(Task to complete) Where the string "metal" appears in a line of the data, show that line.

(Entries provided)
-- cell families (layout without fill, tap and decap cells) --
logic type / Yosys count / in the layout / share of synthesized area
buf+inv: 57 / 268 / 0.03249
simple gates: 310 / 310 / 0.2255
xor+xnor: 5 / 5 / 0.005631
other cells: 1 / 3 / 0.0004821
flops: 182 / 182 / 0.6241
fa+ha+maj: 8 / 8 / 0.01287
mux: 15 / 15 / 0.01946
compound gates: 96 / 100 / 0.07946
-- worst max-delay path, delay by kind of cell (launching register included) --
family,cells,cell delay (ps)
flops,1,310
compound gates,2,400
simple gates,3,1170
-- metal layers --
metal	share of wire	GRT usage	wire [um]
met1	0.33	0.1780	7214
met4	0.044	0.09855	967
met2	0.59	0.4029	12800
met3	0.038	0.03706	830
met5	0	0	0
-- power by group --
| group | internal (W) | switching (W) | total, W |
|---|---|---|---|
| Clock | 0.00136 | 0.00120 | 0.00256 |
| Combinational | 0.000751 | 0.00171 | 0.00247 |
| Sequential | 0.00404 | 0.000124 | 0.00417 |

(Exercise result)
-- metal layers --
metal	share of wire	GRT usage	wire [um]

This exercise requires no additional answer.